The appellants in this action have claims which may, and probably will, be vitally affected by the declaration in this case, for if they recover judgment against Willrich. they will have the right to compel respondent to pay that judgment, unless in some proceeding binding on them the respondent establishes its nonliability as insurer at the time of the accident. Were appellants not made parties herein, the declaration now sought by respondent could not be asserted to the prejudice of appellants' rights.
Whenever the question has arisen, at least in recent years, it has been held that third party damage claimants such as appellants in this case, are proper, and in some cases even necessary, parties to the declaratory action.

This doctrine was applied in the recent case of Government Employees Ins. Co. v. Woods, 59 Wn.2d 173, 367 P.2d 21 (1961). The court stated that the question before it was substantially the same as that decided in Trinity Universal Ins. Co. v. Willrich, supra, and that the rule expressed therein should be applied.

 Mar. 1966]                    GLANDON v. SEARLE                203

Allstate Ins. Co. v. Thompson, 121 F. Supp. 696 (1954), is a case remarkably similar to this action. The insurer wanted to get a ruling that the policy was obtained through the insured's fraud. There were pending suits against the insured by third-party claimants in other courts at the time of this suit. The court held that only the parties before the court are bound by a declaratory judgment and, as another lawsuit would be needed to decide the rights of third parties, the case should be dismissed.

It is thus quite clear that the respondents were not estopped from collaterally attacking the federal court declaratory judgment and asserting that insurance coverage existed at the time of the accident.

Assignment of error No. 2 becomes moot at this point. Even if Mr. Sandelin's actions prejudiced the respondents or the Searles, it was only in relation to the Oregon declaratory judgment, as he removed himself from the case immediately after it was granted. Now that it has been determined that this declaratory judgment does not affect the respondents. there is no longer any reason to complain of his actions.

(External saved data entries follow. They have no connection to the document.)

<file path="src/rtl/exu_pkg.sv">
package exu_pkg;
  localparam int XLEN   = 32;
  localparam int RIDX_W = 5;
  localparam int IMM_W  = 16;
  localparam int OPC_W  = 6;
  localparam int FN_W   = 6;
  localparam int SH_W   = $clog2(XLEN);

  localparam logic [OPC_W-1:0] OPC_REG  = 6'h00;
  localparam logic [OPC_W-1:0] OPC_ADDI = 6'h08;
  localparam logic [OPC_W-1:0] OPC_SLTI = 6'h0A;
  localparam logic [OPC_W-1:0] OPC_ANDI = 6'h0C;
  localparam logic [OPC_W-1:0] OPC_ORI  = 6'h0D;

  localparam logic [FN_W-1:0] FN_SLL = 6'h00;
  localparam logic [FN_W-1:0] FN_SRL = 6'h02;
  localparam logic [FN_W-1:0] FN_ADD = 6'h20;
  localparam logic [FN_W-1:0] FN_SUB = 6'h22;
  localparam logic [FN_W-1:0] FN_AND = 6'h24;
  localparam logic [FN_W-1:0] FN_OR  = 6'h25;
  localparam logic [FN_W-1:0] FN_NOR = 6'h27;

  typedef enum logic [2:0] {
    ALU_ADD, ALU_SUB, ALU_AND, ALU_OR, ALU_NOR, ALU_SLL, ALU_SRL, ALU_SLT
  } alu_op_e;

  typedef struct packed {
    alu_op_e            op;
    logic               use_imm;
    logic               sign_ext;
    logic               legal;
    logic [RIDX_W-1:0]  dst;
  } exu_ctl_t;
endpackage

</file>
<file path="src/rtl/exu_decode.sv">
module exu_decode
  import exu_pkg::*;
(
  input  logic [OPC_W-1:0]  opcode_i,
  input  logic [FN_W-1:0]   funct_i,
  input  logic [RIDX_W-1:0] rt_i,
  input  logic [RIDX_W-1:0] rd_i,
  output exu_ctl_t          ctl_o
);
  logic reg_form;

  always_comb begin
    ctl_o          = '0;
    ctl_o.op       = ALU_ADD;
    ctl_o.legal    = 1'b1;
    reg_form       = 1'b0;
    unique case (opcode_i)
      OPC_REG: begin
        reg_form = 1'b1;
        unique case (funct_i)
          FN_ADD:  ctl_o.op = ALU_ADD;
          FN_SUB:  ctl_o.op = ALU_SUB;
          FN_AND:  ctl_o.op = ALU_AND;
          FN_OR:   ctl_o.op = ALU_OR;
          FN_NOR:  ctl_o.op = ALU_NOR;
          FN_SLL:  ctl_o.op = ALU_SLL;
          FN_SRL:  ctl_o.op = ALU_SRL;
          default: ctl_o.legal = 1'b0;
        endcase
      end
      OPC_ADDI: begin
        ctl_o.op       = ALU_ADD;
        ctl_o.use_imm  = 1'b1;
        ctl_o.sign_ext = 1'b1;
      end
      OPC_SLTI: begin
        ctl_o.op       = ALU_SLT;
        ctl_o.use_imm  = 1'b1;
        ctl_o.sign_ext = 1'b1;
      end
      OPC_ANDI: begin
        ctl_o.op      = ALU_AND;
        ctl_o.use_imm = 1'b1;
      end
      OPC_ORI: begin
        ctl_o.op      = ALU_OR;
        ctl_o.use_imm = 1'b1;
      end
      default: ctl_o.legal = 1'b0;
    endcase
    ctl_o.dst = reg_form ? rd_i : rt_i;
  end
endmodule

</file>
<file path="src/rtl/exu_operand.sv">
module exu_operand
  import exu_pkg::*;
(
  input  logic [IMM_W-1:0] imm_i,
  input  logic [XLEN-1:0]  reg_b_i,
  input  logic             use_imm_i,
  input  logic             sign_ext_i,
  output logic [XLEN-1:0]  opnd_b_o
);
  localparam int EXT_W = XLEN - IMM_W;
  logic [XLEN-1:0] imm_ext;

  always_comb begin
    imm_ext  = {{EXT_W{sign_ext_i & imm_i[IMM_W-1]}}, imm_i};
    opnd_b_o = use_imm_i ? imm_ext : reg_b_i;
  end
endmodule

</file>
<file path="src/rtl/exu_alu.sv">
module exu_alu
  import exu_pkg::*;
(
  input  alu_op_e          op_i,
  input  logic [XLEN-1:0]  a_i,
  input  logic [XLEN-1:0]  b_i,
  input  logic [SH_W-1:0]  shamt_i,
  output logic [XLEN-1:0]  y_o
);
  logic [XLEN-1:0] diff;
  logic            less;

  always_comb begin
    diff = a_i - b_i;
    less = (a_i[XLEN-1] != b_i[XLEN-1]) ? a_i[XLEN-1] : diff[XLEN-1];
    unique case (op_i)
      ALU_ADD: y_o = a_i + b_i;
      ALU_SUB: y_o = diff;
      ALU_AND: y_o = a_i & b_i;
      ALU_OR:  y_o = a_i | b_i;
      ALU_NOR: y_o = ~(a_i | b_i);
      ALU_SLL: y_o = b_i << shamt_i;
      ALU_SRL: y_o = b_i >> shamt_i;
      ALU_SLT: y_o = {{(XLEN-1){1'b0}}, less};
      default: y_o = '0;
    endcase
  end
endmodule

</file>
<file path="src/rtl/exu_core.sv">
module exu_core
  import exu_pkg::*;
(
  input  logic [31:0] instr_i,
  input  logic [31:0] src_a_i,
  input  logic [31:0] src_b_i,
  output logic [31:0] result_o,
  output logic [4:0]  dst_idx_o,
  output logic        wr_en_o,
  output logic        illegal_o
);
  exu_ctl_t        ctl;
  logic [XLEN-1:0] opnd_b;
  logic [XLEN-1:0] alu_y;
  logic [SH_W-1:0] shamt;
  logic [RIDX_W-1:0] unused_rs;

  assign shamt     = instr_i[10:6];
  assign unused_rs = instr_i[25:21];

  exu_decode u_dec (
    .opcode_i (instr_i[31:26]),
    .funct_i  (instr_i[5:0]),
    .rt_i     (instr_i[20:16]),
    .rd_i     (instr_i[15:11]),
    .ctl_o    (ctl)
  );

  exu_operand u_opnd (
    .imm_i      (instr_i[15:0]),
    .reg_b_i    (src_b_i),
    .use_imm_i  (ctl.use_imm),
    .sign_ext_i (ctl.sign_ext),
    .opnd_b_o   (opnd_b)
  );

  exu_alu u_alu (
    .op_i    (ctl.op),
    .a_i     (src_a_i),
    .b_i     (opnd_b),
    .shamt_i (shamt),
    .y_o     (alu_y)
  );

  always_comb begin
    result_o  = ctl.legal ? alu_y : '0;
    dst_idx_o = ctl.dst;
    wr_en_o   = ctl.legal && (ctl.dst != '0);
    illegal_o = !ctl.legal;
  end

  // Checks relating decode, operand and ALU outputs
  always_comb begin
    assert_no_write_r0_R11: assert (!(wr_en_o && dst_idx_o == '0))
      else $error("write enabled toward index 0");
    assert_illegal_quiet_R12: assert (!(illegal_o && (wr_en_o || result_o != '0)))
      else $error("illegal encoding still writes");
    assert_slt_bool_R9: assert (!(!illegal_o && ctl.op == ALU_SLT && result_o[XLEN-1:1] != '0))
      else $error("compare result not boolean");
    assert_sll_lowzero_R5: assert (!(ctl.op == ALU_SLL && ctl.legal &&
                                     (alu_y & ((32'd1 << shamt) - 32'd1)) != '0))
      else $error("left shift left ones in low bits");
    assert_srl_highzero_R6: assert (!(ctl.op == ALU_SRL && ctl.legal && shamt != '0 &&
                                      (alu_y >> (XLEN - int'(shamt))) != '0))
      else $error("right shift left ones in high bits");
    assert_zext_R8: assert (!(ctl.legal && ctl.use_imm && !ctl.sign_ext && ctl.op == ALU_AND &&
                              alu_y[XLEN-1:IMM_W] != '0))
      else $error("and-immediate upper half not cleared");
  end
endmodule

</file>
<file path="config.mk">
export PLATFORM = sky130hd
export DESIGN_NAME = exu_core
export DESIGN_NICKNAME = d
export VERILOG_FILES = /design/src/rtl/exu_pkg.sv /design/src/rtl/exu_decode.sv /design/src/rtl/exu_operand.sv /design/src/rtl/exu_alu.sv /design/src/rtl/exu_core.sv
export SDC_FILE = /design/constraint.sdc
export NUM_CORES = 1
export LEC_CHECK = 0
export CAP_MARGIN = 15
export CORE_MARGIN = 2
export CORE_UTILIZATION = 60
export DETAILED_ROUTE_END_ITERATION = 8
export DONT_BUFFER_PORTS = 1
export PLACE_DENSITY = 0.79
export SYNTH_ARGS = -nofsm -noshare
export SYNTH_HDL_FRONTEND = slang
export SYNTH_SLANG_ARGS = --single-unit
export TNS_END_PERCENT = 50
</file>
<file path="constraint.sdc">
create_clock -name vclk -period 6.4
set_clock_uncertainty 0.2 [all_clocks]
set_input_delay 0.96 -clock vclk [all_inputs]
set_output_delay 0.96 -clock vclk [all_outputs]
set_load 0.02 [all_outputs]
</file>
==> results of run 1 <==
## layer usage
metal | track usage | part of all wire | up-vias | wire (microns)
li1 | - | - | 5271 | -
met1 | 0.6284 | 0.37 | 5365 | 15420
met2 | 0.7136 | 0.42 | 997 | 17240
met3 | 0.07762 | 0.12 | 221 | 5161
met4 | 0.3402 | 0.089 | 0 | 3701
met5 | 0 | 0 | - | 0
## critical path, cell delays in order
cell and delay [ns]:
or3b_4 0.42, nor2_8 0.19, mux2i_2 0.13, ha_1 0.22
or4_4 0.55, o211a_4 0.26, a211oi_4 0.35, a221oi_2 0.12
o211ai_1 0.31, a21oi_1 0.11, o211ai_1 0.18, nand2_1 0.09
fa_1 0.48, nand2_1 0.04, o21ai_1 0.09, o22ai_1 0.10
o221ai_1 0.18, o221ai_1 0.15, nor3_2 0.20, buf_4 0.16
## through the flow
step / instance area [sq um] / hold slack (ns) / total power [W] / std cells
finish: 10760 / 1.921 / 0.0009462 / 1680
global route: 10760 / 1.930 / 0.001006 / 1680
detailed placement: 10660 / 1.921 / 0.0008964 / 1677
floorplan: 9515 / 1.915 / 0.0006228 / 1396
global placement: 10660 / 1.921 / 0.0008874 / 1677
CTS: 10710 / 1.921 / 0.0009094 / 1677
## what timing repair did
action,CTS,global route
hold buffers,0,0
endpoints found under the setup margin,3,8
resized for setup,11,7
gates cloned,0,0
pin swaps,6,7
setup buffers,0,3
## power by group
part	internal, W	switching (W)
clock network	0	0
logic	0.000404	0.000542
registers	0	0
total	0.000404	0.000542
## path summary, 6_finish.rpt
check / start / to / slack, ns / cells past startpoint
worst min-delay path: instr_i[12] / dst_idx_o[1] / 1.92 / 1
worst max-delay path: instr_i[30] / result_o[31] / -0.07 / 20
## layout make-up
cell class,count,area (sq um)
Fill cell,1372,4503
Inverter,106,399.1
Multi-Input combinational cell,1187,8767
Tap cell,211,264.0
Timing Repair Buffer,176,1325
## cell usage after synthesis (all sizes together), types with 7 or more instances
library cell and count:
nand2 174, a21oi 130, nor2 112, o21ai 108, inv 103, ha 95, clkbuf 80, mux2i 78
xnor2 41, a211oi 39, mux4 39, nand3 25, mux2 24, buf 23, nor3 23, a221oi 21
o221ai 18, a21o 16, and2 16, o211ai 16, o21a 15, o22ai 15, a31oi 14, nand2b 13
nor2b 12, o31ai 11, and3 10, o21bai 10, a22oi 9, nand4 9, nor4 8, nor3b 7
## cell usage in the layout (no fill, tap or decap), types with 4 or more instances in the layout
cell	Yosys	routed
mux2_2	24	24
a211o_1	5	5
o21ai_1	1	4
nor2_1	111	110
nor3_1	23	22
nand2_1	173	172
a211oi_1	39	38
a21o_1	16	16
o31a_1	5	5
ha_1	95	94
nor3b_1	6	5
nand2b_1	13	13
xor2_1	4	4
a31oi_1	14	14
nand4_1	9	9
o221ai_1	18	18
buf_4	0	175
o21a_1	15	15
o21ai_0	107	104
o21bai_1	10	10
and3_1	10	10
o211ai_1	16	16
o31ai_1	11	10
and2_1	15	14
mux2i_1	77	73
o22ai_1	15	15
a21oi_1	129	128
xnor2_1	41	41
inv_1	102	102
mux4_2	39	39
nor4_1	6	6
a22oi_1	9	9
a221oi_1	21	19
nand3_1	25	25
nor2b_1	12	12
mux2i_2	1	4
## logic make-up (layout without fill, tap and decap cells)
| group | count (synthesis) | in the layout |
|---|---|---|
| and+or+nand+nor | 429 | 429 |
| xor gates and xnor gates | 45 | 45 |
| adders and majority gates | 98 | 98 |
| AOI/OAI and AO/OA | 474 | 474 |
| buffers and inverters | 209 | 282 |
| muxes | 141 | 141 |
==> impl_summary.txt, run 1 <==
----------------------------------------------------
[Timing]
  Part of the cycle the worst path needs ... 1.011
  Final Slew Violations ... 0
  Minimum clock period after layout ... 6.467 ns
  Final hold violation count ... 0
  Transition at the pin with the smallest max-transition slack ... 1.331 ns
  Setup-failing EPs final ... 1
  RSZ-0062 raised after global routing ... true
  Relative slew margins ... 0.1116
  Final-layout setup total negative slack ... -0.06749 ns
  Setup slack of the critical path after layout ... -0.06749 ns
  Achievable clock frequency ... 154.6 MHz

[Finish]
  Clock buffer count ... 0
  Antenna diode count ... 0
  Layout cell share with drive strength beyond 1 ... 0.1892
  Final nets ... 1665
  Final design utilization ... 0.7049
  Reg area ... 0 sq um
  Layout area overhead ... 14.13%
  FFs & Latches ... 0

[Min path]
  Type of the tightest min-delay check ... in -> out

[Synth]
  Number of different library cells in the post-synthesis netlist ... 82
  Mapped Cells ... 1396
  Synth warn ... 0
  Simple-gate portion of the synthesized area ... 0.2106
  Sequential fraction of the synthesis area ... 0
  Complex-gate fraction of the synthesized area ... 0.3251
  Proportion of netlist area held by the largest area contributor ... 0.1261
  Synth Cell Area ... 9424 sq um
  Average instance area after synthesis ... 6.751 sq um
  Post-synthesis mux area share ... 0.2051
  Cell type with the highest aggregate area in the netlist ... ha_1
  Synthesized-area fraction occupied by adder cells ... 0.1325
  Fraction of synthesized cell area in xor and xnor cells ... 0.04182
  Synthesized Nets ... 1590
  Largest family of logic cells by synthesized area ... compound AO/OA/AOI/OAI gates
  Cell types occupying the most area after synthesis ... ha_1, mux4_2, mux2i_1

[Detailed routing]
  Mean number of vias per cell ... 7.056
  Average routed wire per standard cell ... 24.72 microns
  Violation count after the first detailed-routing iteration ... 1835
  Number of design rule violations left after detail routing ... 0
  Number of detailed-route iterations in the first pass ... 6
  DR vias ... 11850
  Residual antenna-violating net count after detailed routing ... 0
  Sum of routed wire length over all layers ... 41.53 mm

[Power and ir drop]
  LEAKAGE ... 4.898 nW
  Peak ir drop on the vdd network ... 0.06063 mV
  Pwr Density ... 87.97 nW/um^2

[Die]
  Die H ... 129.3 microns
  Die width ... 129.3 microns
  Die Area ... 16730 sq um
  Total number of placement rows ... 45
  Total core area ... 15260 sq um
  Initial core utilization ... 0.6176
  Number of top-level pins ... 135

[Place]
  Number of buffers inserted by port buffering ... 0
  Detail Placement HPWL ... 32.95 mm
  Worst setup slack before clock tree synthesis ... -0.2444 ns
  Placer's final routability congestion estimate ... 1.081

[Outcome]
  Status ... finished, violations left
  Violations in the final reports ... negative setup slack

[GRT]
  Global-route wire length before repair ... 62.04 mm
  Number of antenna violations at the first check in global routing ... 0
  Overall Global Routing Usage ... 0.4788
  Via count of the first global-routing pass ... 10930
  Residual overflow from global routing ... 0
  Pin count of the biggest net entering global routing ... 64

[Setup path]
  Data arrival time of the critical path ... 5.31 ns
  Required time at the endpoint of the critical path ... 5.24 ns
  Worst setup EP type ... output port
  Setup Crit Path Kind ... in -> out
  Top fanout value on the critical path ... 8
  Critical path startpoint category ... primary input

[Job]
  Maxcap violations ... 0

----------------------------------------------------
(Power assumes the default switching activity.)
==> run 2, diff against run 1 <==
Settings changed: CORE_UTILIZATION 60 to 35, PLACE_DENSITY 0.79 to not set.
==> run 2 against run 1 <==
The flow still finishes with violations (negative setup slack). Final area is 3.3% higher. Via count is 2.6% lower. Die area is 69% higher. Non-clock buffer count is 17 higher. Final cell count is 8.8% higher. Critical path depth is 3 higher. Setup slack worse by 0.0090 ns. Flip-flop and latch count stayed put. Global-route usage is 18 points lower. Count of clock-buffer cells in the layout stayed put. First-iteration DRC count is 23% lower. Worst hold slack hardly changed. Largest power group unchanged.
==> impl_summary.txt, run 2 (synthesized netlist as in run 1, its figures left out) <==
----------------------------------------------------
[Timing]
  Relative slew margins ... 0.3031 (was 0.1116)
  Tightest hold margin ... 1.921 ns (about the same)
  Achievable clock frequency ... 154.4 MHz (was 154.6 MHz)
  Final hold violation count ... 0 (unchanged)
  Final Slew Violations ... 0 (unchanged)
  Part of the cycle the worst path needs ... 1.012 (was 1.011)
  Minimum clock period after layout ... 6.476 ns (was 6.467 ns)
  Transition at the pin with the smallest max-transition slack ... 1.044 ns (was 1.331 ns)
  Setup slack of the critical path after layout ... -0.07646 ns (was -0.06749 ns)
  Setup-failing EPs final ... 1 (unchanged)
  RSZ-0062 raised after global routing ... true (unchanged)

[Power and ir drop]
  Relative contribution of the clock network to total power ... 0 (about the same)
  LEAKAGE ... 4.999 nW (was 4.898 nW)
  Sw frac ... 0.5686 (was 0.5732)
  Design internal power ... 0.0004161 W (was 0.0004038 W)
  Logic pwr share ... 1.000 (about the same)
  Sequential Power Share ... 0 (about the same)
  Peak ir drop on the vdd network ... 0.03164 mV (was 0.06063 mV)
  Switching pwr ... 0.0005485 W (was 0.0005424 W)
  Pwr Density ... 86.79 nW/um^2 (was 87.97 nW/um^2)
  Total chip power ... 0.0009646 W (was 0.0009462 W)

[Die]
  Die width ... 168.1 microns (was 129.3 microns)
  Number of top-level pins ... 135 (unchanged)
  Die H ... 168.1 microns (was 129.3 microns)
  Die Area ... 28250 sq um (was 16730 sq um)
  Total number of placement rows ... 60 (was 45)
  Initial core utilization ... 0.3526 (was 0.6176)
  Total core area ... 26730 sq um (was 15260 sq um)

[GRT]
  Global-route wire length before repair ... 66.64 mm (was 62.04 mm)
  Number of antenna violations at the first check in global routing ... 0 (unchanged)
  Pin count of the biggest net entering global routing ... 64 (unchanged)
  Via count of the first global-routing pass ... 10800 (was 10930)
  Overall Global Routing Usage ... 0.3037 (was 0.4788)
  Residual overflow from global routing ... 0 (unchanged)

[Setup path]
  Top fanout value on the critical path ... 6 (was 8)
  Setup Crit Path Kind ... in -> out (unchanged)
  Required time at the endpoint of the critical path ... 5.24 ns (about the same)
  Critical path startpoint category ... primary input (unchanged)
  Data arrival time of the critical path ... 5.32 ns (was 5.31 ns)
  Worst setup EP type ... output port (unchanged)

[Place]
  DP Cell Count ... 1820 (was 1677)
  Number of buffers inserted by port buffering ... 0 (unchanged)
  Post-detailed-placement cell area ... 10950 sq um (was 10660 sq um)
  Detail Placement HPWL ... 36.19 mm (was 32.95 mm)
  Placer's final routability congestion estimate ... 1.046 (was 1.081)

[Finish]
  Filler-free cell count of the finished design ... 1827 (was 1680)
  Most frequent standard cell in the layout excluding fill and tap cells ... buf_4 (unchanged)
  FFs & Latches ... 0 (unchanged)
  Reg area ... 0 sq um (unchanged)
  Post-route cell area ... 11110 sq um (was 10760 sq um)
  Filler cells ... 2883 (was 1372)
  Final nets ... 1682 (was 1665)
  Leading cell types in the layout, fill and taps excluded ... buf_4, nand2_1, a21oi_1, nor2_1, o21ai_0 (unchanged)
  Clock buffer count ... 0 (unchanged)
  Antenna diode count ... 0 (unchanged)
  Layout cell share with drive strength beyond 1 ... 0.2039 (was 0.1892)
  Layout area overhead ... 17.94% (was 14.13%)

[Detailed routing]
  Violation count after the first detailed-routing iteration ... 1406 (was 1835)
  Average routed wire per standard cell ... 24.53 microns (was 24.72 microns)
  Mean number of vias per cell ... 6.317 (was 7.056)
  Number of design rule violations left after detail routing ... 0 (unchanged)
  Sum of routed wire length over all layers ... 44.82 mm (was 41.53 mm)
  Number of detailed-route iterations in the first pass ... 5 (was 6)
  DR vias ... 11540 (was 11850)
  Residual antenna-violating net count after detailed routing ... 0 (unchanged)

[Outcome]
  Status ... finished, violations left (unchanged)
  Violations in the final reports ... negative setup slack (unchanged)

[Min path]
  Type of the tightest min-delay check ... in -> out (unchanged)

[Job]
  Maxcap violations ... 0 (unchanged)

[CTS]
  Total of hold buffers inserted after clock tree synthesis ... 0 (unchanged)

----------------------------------------------------
run 2: worst paths after layout:
path / startpoint / to / slack [ns] / cells after the start
setup / recovery: instr_i[31] / result_o[31] / -0.08 / 23
hold / removal: instr_i[12] / dst_idx_o[1] / 1.92 / 1
run 2: power by group through the flow:
stage	sequential, W	combinational (W)	clock, W
6_report	0	0.000965	0
5_1_grt	0	0.00103	0
3_3_place_gp	0	0.000917	0
4_1_cts	0	0.000932	0
3_5_place_dp	0	0.000917	0
2_1_floorplan	0	0.000623	0
run 2: worst max-delay path: stages:
cell and delay (ns):
or3b_4 0.42, nor2_8 0.11, buf_12 0.13, buf_4 0.11
mux2i_2 0.28, ha_1 0.24, a221oi_4 0.09, buf_4 0.15
o211a_4 0.26, a211oi_4 0.35, a221oi_2 0.13, o211ai_1 0.27
a21oi_1 0.11, o211ai_1 0.18, nand2_1 0.09, fa_1 0.49
nand2_1 0.04, o21ai_1 0.07, o22ai_1 0.09, o221ai_1 0.19
o221ai_1 0.17, nor3_2 0.20, buf_4 0.16
run 2: per-stage QoR:
step / setup TNS, ns / utilization / setup slack (ns)
finish: -0.07646 / 0.4159 / -0.07646
global route: -0.3035 / 0.4159 / -0.2821
CTS: -0.1035 / 0.4125 / -0.1035
detailed placement: -0.3685 / 0.4096 / -0.2883
global placement: -0.3428 / 0.4096 / -0.2833
floorplan: 0 / - / 0.02220
run 2: what timing repair did:
action                                 4_1_cts  5_1_grt
setup endpoints to repair                    2        7
endpoints found under the hold margin        0        0
buffers inserted                             4        3
gates cloned                                 0        0
resized for setup                           11       14
pin swaps                                   11        7
run 2: area by class of cell:
cell class                 count  area [sq um]  area share
multi-input combinational   1187          8798      0.7916
timing repair buffer         193          1490      0.1341
inverter                     106         399.1     0.03591
tap                          341         426.7     0.03839
run 2: metal layers:
metal  GRT usage  vias to the layer above  wire, microns
met4      0.1503                        0           2751
met3     0.04490                      121           4011
met2      0.4833                      629          19570
met1      0.4023                     5485          18480
met5           0                        -              0
li1            -                     5307              -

Assignment of error No. 3 is also without merit. Appellant relies on the trial court's findings (finding of fact No. 12) that there were material misrepresentations and that the policy could have been voided by proper action and notice. Appellant claims it fulfilled the requisites of proper action and notice and the fraud renders the policy void. Appellant relies heavily on the case of Temperance Ins. Exch. v. Coburn, 85 Idaho 468, 379 P.2d 653 (1963), which, in a situation somewhat similar to the case before us, held for the defendant insurer. Granting that there were material misrepresentations by the insured and that the insurer relied on them in issuing a policy, (as was the case in Temperance Ins. Exch. v. Coburn, supra) the appellant insurer is still barred from denying coverage. It was found by the trial court (finding of fact No. 1) and uncontested in this appeal, that the insurer never returned the insured's premium. This was never in issue in the Idaho case.

 204    GLANDON v. SEARLE                [68 Wn.2d

[2] Washington law is clear that where the insurer claims the policy was never effected due to the insured's fraud or misrepresentation, then as a condition precedent to this defense, the insurer must tender back the premium. The rationale of this rule is aptly stated in Millis v. Continental Life Ins. Co., 162 Wash. 555, 298 Pac. 739 (1931). On page 567 appears the following:
" `Clearly the defendant could not assert a right to the premium for valid insurance, and at the same time insist that the insurance had never been effected. By claiming and maintaining such a right, with full knowledge of all material circumstances, it unequivocally affirmed the validity of the insurance for the period covered by the premium, and definitely waived every objection on which its validity could be denied.' New Jersey Rubber Co. v.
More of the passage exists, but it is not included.